**design/flow/design.v**
```verilog
`timescale 1ns/10ps
module DW02_tree #(
    parameter num_inputs  = 8,
    parameter input_width = 8
) (
    input  wire [num_inputs*input_width-1:0] INPUT,
    output wire [input_width-1:0]            OUT0,
    output wire [input_width-1:0]            OUT1
);
integer i;
reg [input_width-1:0] sum;
always @(*) begin
    sum = {input_width{1'b0}};
    for (i = 0; i < num_inputs; i = i + 1)
        sum = sum + INPUT[i*input_width +: input_width];
end
assign OUT0 = sum;
assign OUT1 = {input_width{1'b0}};
endmodule
`timescale 1ns/10ps
module booth(
    input      [2:0] code,
    input      [8:0] src_data,
    output reg [9:0] out_data,  
    output reg       out_inv    
);
always @( * ) begin
    case( code )
        3'b000,
        3'b111:
        begin
            out_data = 10'h200;
            out_inv = 1'b0;
        end
        3'b001,
        3'b010:
        begin
            out_data = {~src_data[8], src_data};
            out_inv = 1'b0;
        end
        3'b101,
        3'b110:
        begin
            out_data = {src_data[8], ~src_data};
            out_inv = 1'b1;
        end
        3'b011:
        begin
            out_data = {~src_data[8], src_data[7:0], 1'b0};
            out_inv = 1'b0;
        end
        3'b100:
        begin
            out_data = {src_data[8], ~src_data[7:0], 1'b1};
            out_inv = 1'b1;
        end
        default:
        begin
            out_data = 10'h200;
            out_inv = 1'b0;
        end
    endcase
end
endmodule
`timescale 1ns/10ps
module mul_int8(
    input  wire [8:0]   rs1,
    input  wire [7:0]   rs2,
    output wire [16:0]  mul
);
wire [8:0] code;
wire [2:0] code_0;
wire [2:0] code_1;
wire [2:0] code_2;
wire [2:0] code_3;
wire [9:0] sel_data_0;
wire [9:0] sel_data_1;
wire [9:0] sel_data_2;
wire [9:0] sel_data_3;
wire sel_inv_0;
wire sel_inv_1;
wire sel_inv_2;
wire sel_inv_3;
assign code = {rs2[7:0], 1'b0};
assign code_0 = code[2:0];
assign code_1 = code[4:2];
assign code_2 = code[6:4];
assign code_3 = code[8:6];
booth u_booth_0 (
    .code      (code_0[2:0])
    ,.src_data (rs1[8:0])
    ,.out_data (sel_data_0)
    ,.out_inv  (sel_inv_0)
);
booth u_booth_1 (
    .code      (code_1[2:0])
    ,.src_data (rs1[8:0])
    ,.out_data (sel_data_1)
    ,.out_inv  (sel_inv_1)
);
booth u_booth_2 (
    .code      (code_2[2:0])
    ,.src_data (rs1[8:0])
    ,.out_data (sel_data_2)
    ,.out_inv  (sel_inv_2)
);
booth u_booth_3 (
    .code      (code_3[2:0])
    ,.src_data (rs1[8:0])
    ,.out_data (sel_data_3)
    ,.out_inv  (sel_inv_3)
);
reg     [16:0] ppre_0;
reg     [16:0] ppre_1;
reg     [16:0] ppre_2;
reg     [16:0] ppre_3;
reg     [16:0] ppre_4;
always @( * ) begin
    ppre_0 = {7'b0, sel_data_0};
    ppre_1 = {5'b0, sel_data_1, 1'b0, sel_inv_0};
    ppre_2 = {3'b0, sel_data_2, 1'b0, sel_inv_1, 2'b0};
    ppre_3 = {1'b0, sel_data_3, 1'b0, sel_inv_2, 4'b0};
    ppre_4 = {10'b0, sel_inv_3 , 6'b0 }; 
end
wire [84:0] pp_in;
assign pp_in = {ppre_4, ppre_3, ppre_2, ppre_1, ppre_0};
wire [16:0] pp_out_0;
wire [16:0] pp_out_1;
DW02_tree #(5, 17) u_tree_l0n0 (
   .INPUT    (pp_in[84:0])
  ,.OUT0     (pp_out_0[16:0])
  ,.OUT1     (pp_out_1[16:0])
);
assign mul = pp_out_0 + pp_out_1;
endmodule
`timescale 1ns/10ps
module mul(
    input  wire        clk,
    input  wire        rst,
    input  wire [63:0] lm,
    input  wire [63:0] rm,
    input  wire [1:0]  Data_type,
    output reg  [19:0] mul_out
);
wire is_8;
wire is_exp4;
wire is_ternary;
assign is_8 = Data_type==2'b11 || Data_type==2'b00; 
assign lm_is_int8 = Data_type==2'b11;
assign is_exp4 = Data_type==2'b10;
assign is_ternary = Data_type==2'b01;
wire [8:0] lms_0;
wire [8:0] lms_1;
wire [8:0] lms_2;
wire [8:0] lms_3;
wire [8:0] lms_4;
wire [8:0] lms_5;
wire [8:0] lms_6;
wire [8:0] lms_7;
wire [7:0] rm8_0;
wire [7:0] rm8_1;
wire [7:0] rm8_2;
wire [7:0] rm8_3;
wire [7:0] rm8_4;
wire [7:0] rm8_5;
wire [7:0] rm8_6;
wire [7:0] rm8_7;
wire [16:0] mul_int8_0;
wire [16:0] mul_int8_1;
wire [16:0] mul_int8_2;
wire [16:0] mul_int8_3;
wire [16:0] mul_int8_4;
wire [16:0] mul_int8_5;
wire [16:0] mul_int8_6;
wire [16:0] mul_int8_7;
assign lms_0 = !is_8 ? 9'd0 : lm_is_int8 ? {lm[7 ],lm[7 :0 ]} : {1'b0,lm[7 :0 ]};
assign lms_1 = !is_8 ? 9'd0 : lm_is_int8 ? {lm[15],lm[15:8 ]} : {1'b0,lm[15:8 ]};
assign lms_2 = !is_8 ? 9'd0 : lm_is_int8 ? {lm[23],lm[23:16]} : {1'b0,lm[23:16]};
assign lms_3 = !is_8 ? 9'd0 : lm_is_int8 ? {lm[31],lm[31:24]} : {1'b0,lm[31:24]};
assign lms_4 = !is_8 ? 9'd0 : lm_is_int8 ? {lm[39],lm[39:32]} : {1'b0,lm[39:32]};
assign lms_5 = !is_8 ? 9'd0 : lm_is_int8 ? {lm[47],lm[47:40]} : {1'b0,lm[47:40]};
assign lms_6 = !is_8 ? 9'd0 : lm_is_int8 ? {lm[55],lm[55:48]} : {1'b0,lm[55:48]};
assign lms_7 = !is_8 ? 9'd0 : lm_is_int8 ? {lm[63],lm[63:56]} : {1'b0,lm[63:56]};
assign {rm8_7,rm8_6,rm8_5,rm8_4,rm8_3,rm8_2,rm8_1,rm8_0} = rm;
mul_int8     u_mul_int8_0(
     .rs1   (lms_0     )
    ,.rs2   (rm8_0     )
    ,.mul   (mul_int8_0)
);
mul_int8     u_mul_int8_1(
     .rs1   (lms_1     )
    ,.rs2   (rm8_1     )
    ,.mul   (mul_int8_1)
);
mul_int8     u_mul_int8_2(
     .rs1   (lms_2     )
    ,.rs2   (rm8_2     )
    ,.mul   (mul_int8_2)
);
mul_int8     u_mul_int8_3(
     .rs1   (lms_3     )
    ,.rs2   (rm8_3     )
    ,.mul   (mul_int8_3)
);
mul_int8     u_mul_int8_4(
     .rs1   (lms_4     )
    ,.rs2   (rm8_4     )
    ,.mul   (mul_int8_4)
);
mul_int8     u_mul_int8_5(
     .rs1   (lms_5     )
    ,.rs2   (rm8_5     )
    ,.mul   (mul_int8_5)
);
mul_int8     u_mul_int8_6(
     .rs1   (lms_6     )
    ,.rs2   (rm8_6     )
    ,.mul   (mul_int8_6)
);
mul_int8     u_mul_int8_7(
     .rs1   (lms_7     )
    ,.rs2   (rm8_7     )
    ,.mul   (mul_int8_7)
);
function [13:0] exp4mul;
    input [3:0] a;
    input [3:0] b;
    reg [3:0] exp;
    reg zero_f;
    reg sign;
    reg [12:0] exp_decode;
    begin
        zero_f = (~|a[2:0]) | (~|b[2:0]);
        sign = a[3]^b[3];
        exp = zero_f ? 4'b0000 : a[2:0] + b[2:0] - 2'b10;
        exp_decode = 13'd1 << exp;
        exp4mul = zero_f ? 14'h2000 :
            sign ? {1'b0,~exp_decode+1'b1} :
            {1'b1, exp_decode};  
    end
endfunction
wire [13:0] mul_exp4_0;
wire [13:0] mul_exp4_1;
wire [13:0] mul_exp4_2;
wire [13:0] mul_exp4_3;
wire [13:0] mul_exp4_4;
wire [13:0] mul_exp4_5;
wire [13:0] mul_exp4_6;
wire [13:0] mul_exp4_7;
wire [13:0] mul_exp4_8;
wire [13:0] mul_exp4_9;
wire [13:0] mul_exp4_10;
wire [13:0] mul_exp4_11;
wire [13:0] mul_exp4_12;
wire [13:0] mul_exp4_13;
wire [13:0] mul_exp4_14;
wire [13:0] mul_exp4_15;
assign mul_exp4_0  = is_exp4 ? exp4mul(lm[ 3:0 ], rm[ 3:0 ]) : 14'd0;
assign mul_exp4_1  = is_exp4 ? exp4mul(lm[ 7:4 ], rm[ 7:4 ]) : 14'd0;
assign mul_exp4_2  = is_exp4 ? exp4mul(lm[11:8 ], rm[11:8 ]) : 14'd0;
assign mul_exp4_3  = is_exp4 ? exp4mul(lm[15:12], rm[15:12]) : 14'd0;
assign mul_exp4_4  = is_exp4 ? exp4mul(lm[19:16], rm[19:16]) : 14'd0;
assign mul_exp4_5  = is_exp4 ? exp4mul(lm[23:20], rm[23:20]) : 14'd0;
assign mul_exp4_6  = is_exp4 ? exp4mul(lm[27:24], rm[27:24]) : 14'd0;
assign mul_exp4_7  = is_exp4 ? exp4mul(lm[31:28], rm[31:28]) : 14'd0;
assign mul_exp4_8  = is_exp4 ? exp4mul(lm[35:32], rm[35:32]) : 14'd0;
assign mul_exp4_9  = is_exp4 ? exp4mul(lm[39:36], rm[39:36]) : 14'd0;
assign mul_exp4_10 = is_exp4 ? exp4mul(lm[43:40], rm[43:40]) : 14'd0;
assign mul_exp4_11 = is_exp4 ? exp4mul(lm[47:44], rm[47:44]) : 14'd0;
assign mul_exp4_12 = is_exp4 ? exp4mul(lm[51:48], rm[51:48]) : 14'd0;
assign mul_exp4_13 = is_exp4 ? exp4mul(lm[55:52], rm[55:52]) : 14'd0;
assign mul_exp4_14 = is_exp4 ? exp4mul(lm[59:56], rm[59:56]) : 14'd0;
assign mul_exp4_15 = is_exp4 ? exp4mul(lm[63:60], rm[63:60]) : 14'd0;
wire [14:0] mul_exp4_l0;
wire [14:0] mul_exp4_l1;
wire [14:0] mul_exp4_l2;
wire [14:0] mul_exp4_l3;
wire [14:0] mul_exp4_l4;
wire [14:0] mul_exp4_l5;
wire [14:0] mul_exp4_l6;
wire [14:0] mul_exp4_l7;
assign mul_exp4_l0 = mul_exp4_0 + mul_exp4_1;
assign mul_exp4_l1 = mul_exp4_2 + mul_exp4_3;
assign mul_exp4_l2 = mul_exp4_4 + mul_exp4_5;
assign mul_exp4_l3 = mul_exp4_6 + mul_exp4_7;
assign mul_exp4_l4 = mul_exp4_8 + mul_exp4_9;
assign mul_exp4_l5 = mul_exp4_10 + mul_exp4_11;
assign mul_exp4_l6 = mul_exp4_12 + mul_exp4_13;
assign mul_exp4_l7 = mul_exp4_14 + mul_exp4_15;
function [1:0] ternary2mul;
    input [1:0] a;
    input [1:0] b;
    begin
        ternary2mul = ((~|a) | (~|b)) ? 2'b10 : {a[1]~^b[1],1'b1}; 
    end
endfunction
wire [1:0] mul_ter2_0;
wire [1:0] mul_ter2_1;
wire [1:0] mul_ter2_2;
wire [1:0] mul_ter2_3;
wire [1:0] mul_ter2_4;
wire [1:0] mul_ter2_5;
wire [1:0] mul_ter2_6;
wire [1:0] mul_ter2_7;
wire [1:0] mul_ter2_8;
wire [1:0] mul_ter2_9;
wire [1:0] mul_ter2_10;
wire [1:0] mul_ter2_11;
wire [1:0] mul_ter2_12;
wire [1:0] mul_ter2_13;
wire [1:0] mul_ter2_14;
wire [1:0] mul_ter2_15;
wire [1:0] mul_ter2_16;
wire [1:0] mul_ter2_17;
wire [1:0] mul_ter2_18;
wire [1:0] mul_ter2_19;
wire [1:0] mul_ter2_20;
wire [1:0] mul_ter2_21;
wire [1:0] mul_ter2_22;
wire [1:0] mul_ter2_23;
wire [1:0] mul_ter2_24;
wire [1:0] mul_ter2_25;
wire [1:0] mul_ter2_26;
wire [1:0] mul_ter2_27;
wire [1:0] mul_ter2_28;
wire [1:0] mul_ter2_29;
wire [1:0] mul_ter2_30;
wire [1:0] mul_ter2_31;
assign mul_ter2_0  = is_ternary ? ternary2mul(lm[ 1:0 ],rm[ 1:0 ]) : 2'b00;
assign mul_ter2_1  = is_ternary ? ternary2mul(lm[ 3:2 ],rm[ 3:2 ]) : 2'b00;
assign mul_ter2_2  = is_ternary ? ternary2mul(lm[ 5:4 ],rm[ 5:4 ]) : 2'b00;
assign mul_ter2_3  = is_ternary ? ternary2mul(lm[ 7:6 ],rm[ 7:6 ]) : 2'b00;
assign mul_ter2_4  = is_ternary ? ternary2mul(lm[ 9:8 ],rm[ 9:8 ]) : 2'b00;
assign mul_ter2_5  = is_ternary ? ternary2mul(lm[11:10],rm[11:10]) : 2'b00;
assign mul_ter2_6  = is_ternary ? ternary2mul(lm[13:12],rm[13:12]) : 2'b00;
assign mul_ter2_7  = is_ternary ? ternary2mul(lm[15:14],rm[15:14]) : 2'b00;
assign mul_ter2_8  = is_ternary ? ternary2mul(lm[17:16],rm[17:16]) : 2'b00;
assign mul_ter2_9  = is_ternary ? ternary2mul(lm[19:18],rm[19:18]) : 2'b00;
assign mul_ter2_10 = is_ternary ? ternary2mul(lm[21:20],rm[21:20]) : 2'b00;
assign mul_ter2_11 = is_ternary ? ternary2mul(lm[23:22],rm[23:22]) : 2'b00;
assign mul_ter2_12 = is_ternary ? ternary2mul(lm[25:24],rm[25:24]) : 2'b00;
assign mul_ter2_13 = is_ternary ? ternary2mul(lm[27:26],rm[27:26]) : 2'b00;
assign mul_ter2_14 = is_ternary ? ternary2mul(lm[29:28],rm[29:28]) : 2'b00;
assign mul_ter2_15 = is_ternary ? ternary2mul(lm[31:30],rm[31:30]) : 2'b00;
assign mul_ter2_16 = is_ternary ? ternary2mul(lm[33:32],rm[33:32]) : 2'b00;
assign mul_ter2_17 = is_ternary ? ternary2mul(lm[35:34],rm[35:34]) : 2'b00;
assign mul_ter2_18 = is_ternary ? ternary2mul(lm[37:36],rm[37:36]) : 2'b00;
assign mul_ter2_19 = is_ternary ? ternary2mul(lm[39:38],rm[39:38]) : 2'b00;
assign mul_ter2_20 = is_ternary ? ternary2mul(lm[41:40],rm[41:40]) : 2'b00;
assign mul_ter2_21 = is_ternary ? ternary2mul(lm[43:42],rm[43:42]) : 2'b00;
assign mul_ter2_22 = is_ternary ? ternary2mul(lm[45:44],rm[45:44]) : 2'b00;
assign mul_ter2_23 = is_ternary ? ternary2mul(lm[47:46],rm[47:46]) : 2'b00;
assign mul_ter2_24 = is_ternary ? ternary2mul(lm[49:48],rm[49:48]) : 2'b00;
assign mul_ter2_25 = is_ternary ? ternary2mul(lm[51:50],rm[51:50]) : 2'b00;
assign mul_ter2_26 = is_ternary ? ternary2mul(lm[53:52],rm[53:52]) : 2'b00;
assign mul_ter2_27 = is_ternary ? ternary2mul(lm[55:54],rm[55:54]) : 2'b00;
assign mul_ter2_28 = is_ternary ? ternary2mul(lm[57:56],rm[57:56]) : 2'b00;
assign mul_ter2_29 = is_ternary ? ternary2mul(lm[59:58],rm[59:58]) : 2'b00;
assign mul_ter2_30 = is_ternary ? ternary2mul(lm[61:60],rm[61:60]) : 2'b00;
assign mul_ter2_31 = is_ternary ? ternary2mul(lm[63:62],rm[63:62]) : 2'b00;
wire [39:0] pp_ter2_in_3;
wire [39:0] pp_ter2_in_2;
wire [39:0] pp_ter2_in_1;
wire [39:0] pp_ter2_in_0;
wire [4:0] pp_ter2_out_0;
wire [4:0] pp_ter2_out_1;
wire [4:0] pp_ter2_out_2;
wire [4:0] pp_ter2_out_3;
wire [4:0] pp_ter2_out_4;
wire [4:0] pp_ter2_out_5;
wire [4:0] pp_ter2_out_6;
wire [4:0] pp_ter2_out_7;
assign pp_ter2_in_3 = {3'b000,mul_ter2_31, 3'b000,mul_ter2_30, 3'b000,mul_ter2_29, 3'b000,mul_ter2_28,
                       3'b000,mul_ter2_27, 3'b000,mul_ter2_26, 3'b000,mul_ter2_25, 3'b000,mul_ter2_24};
assign pp_ter2_in_2 = {3'b000,mul_ter2_23, 3'b000,mul_ter2_22, 3'b000,mul_ter2_21, 3'b000,mul_ter2_20,
                       3'b000,mul_ter2_19, 3'b000,mul_ter2_18, 3'b000,mul_ter2_17, 3'b000,mul_ter2_16};
assign pp_ter2_in_1 = {3'b000,mul_ter2_15, 3'b000,mul_ter2_14, 3'b000,mul_ter2_13, 3'b000,mul_ter2_12,
                       3'b000,mul_ter2_11, 3'b000,mul_ter2_10, 3'b000,mul_ter2_9,  3'b000,mul_ter2_8};
assign pp_ter2_in_0 = {3'b000,mul_ter2_7,  3'b000,mul_ter2_6,  3'b000,mul_ter2_5,  3'b000,mul_ter2_4,
                       3'b000,mul_ter2_3,  3'b000,mul_ter2_2,  3'b000,mul_ter2_1,  3'b000,mul_ter2_0};
DW02_tree #(8, 5) u_tree_ter0 (
   .INPUT    (pp_ter2_in_0[39:0])
  ,.OUT0     (pp_ter2_out_0[4:0])
  ,.OUT1     (pp_ter2_out_1[4:0])
);
DW02_tree #(8, 5) u_tree_ter1 (
   .INPUT    (pp_ter2_in_1[39:0])
  ,.OUT0     (pp_ter2_out_2[4:0])
  ,.OUT1     (pp_ter2_out_3[4:0])
);
DW02_tree #(8, 5) u_tree_ter2 (
   .INPUT    (pp_ter2_in_2[39:0])
  ,.OUT0     (pp_ter2_out_4[4:0])
  ,.OUT1     (pp_ter2_out_5[4:0])
);
DW02_tree #(8, 5) u_tree_ter3 (
   .INPUT    (pp_ter2_in_3[39:0])
  ,.OUT0     (pp_ter2_out_6[4:0])
  ,.OUT1     (pp_ter2_out_7[4:0])
);
reg [16:0] pp_reg[0:7];
wire [16:0] pp_reg_w[0:7];
assign pp_reg_w[0] = is_8 ? mul_int8_0[16:0] : is_exp4 ? {2'b00, mul_exp4_l0} : {{12{1'b0}}, pp_ter2_out_0};
assign pp_reg_w[1] = is_8 ? mul_int8_1[16:0] : is_exp4 ? {2'b00, mul_exp4_l1} : {{12{1'b0}}, pp_ter2_out_1};
assign pp_reg_w[2] = is_8 ? mul_int8_2[16:0] : is_exp4 ? {2'b00, mul_exp4_l2} : {{12{1'b0}}, pp_ter2_out_2};
assign pp_reg_w[3] = is_8 ? mul_int8_3[16:0] : is_exp4 ? {2'b00, mul_exp4_l3} : {{12{1'b0}}, pp_ter2_out_3};
assign pp_reg_w[4] = is_8 ? mul_int8_4[16:0] : is_exp4 ? {2'b00, mul_exp4_l4} : {{12{1'b0}}, pp_ter2_out_4};
assign pp_reg_w[5] = is_8 ? mul_int8_5[16:0] : is_exp4 ? {2'b00, mul_exp4_l5} : {{12{1'b0}}, pp_ter2_out_5};
assign pp_reg_w[6] = is_8 ? mul_int8_6[16:0] : is_exp4 ? {2'b00, mul_exp4_l6} : {{12{1'b0}}, pp_ter2_out_6};
assign pp_reg_w[7] = is_8 ? mul_int8_7[16:0] : is_exp4 ? {2'b00, mul_exp4_l7} : {{12{1'b0}}, pp_ter2_out_7};
always @(posedge clk) begin
    if(rst) begin
        pp_reg[0] <= #1 {17{1'b0}};
        pp_reg[1] <= #1 {17{1'b0}};
        pp_reg[2] <= #1 {17{1'b0}};
        pp_reg[3] <= #1 {17{1'b0}};
        pp_reg[4] <= #1 {17{1'b0}};
        pp_reg[5] <= #1 {17{1'b0}};
        pp_reg[6] <= #1 {17{1'b0}};
        pp_reg[7] <= #1 {17{1'b0}};
    end else begin
        pp_reg[0] <= #1 pp_reg_w[0];
        pp_reg[1] <= #1 pp_reg_w[1];
        pp_reg[2] <= #1 pp_reg_w[2];
        pp_reg[3] <= #1 pp_reg_w[3];
        pp_reg[4] <= #1 pp_reg_w[4];
        pp_reg[5] <= #1 pp_reg_w[5];
        pp_reg[6] <= #1 pp_reg_w[6];
        pp_reg[7] <= #1 pp_reg_w[7];
    end
end
wire [19:0] res_sub;
assign res_sub = is_8 ? 20'hAB000 :   
                 is_exp4 ? 20'hE0000 :   
                 20'hFFFC0;              
wire [179:0] mul_src;
assign mul_src = {3'b000,pp_reg[7], 3'b000,pp_reg[6], 3'b000,pp_reg[5], 3'b000,pp_reg[4],
                  3'b000,pp_reg[3], 3'b000,pp_reg[2], 3'b000,pp_reg[1], 3'b000,pp_reg[0],
                  res_sub[19:0] };
wire [19:0] mul_out0,mul_out1;
DW02_tree #(9, 20) u_tree_mul (
   .INPUT    (mul_src[179:0])
  ,.OUT0     (mul_out0[19:0])
  ,.OUT1     (mul_out1[19:0])
);
wire [19:0] mul_out_w;
assign mul_out_w = mul_out0 + mul_out1;
always @(posedge clk) begin
    if(rst)
        mul_out <= #1 {20{1'b0}};
    else
        mul_out <= #1 mul_out_w;
end
endmodule
```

Work task >> Search the entries for the word "parameter" and gather every line where it appears.

Task solution >>
    parameter num_inputs  = 8,
    parameter input_width = 8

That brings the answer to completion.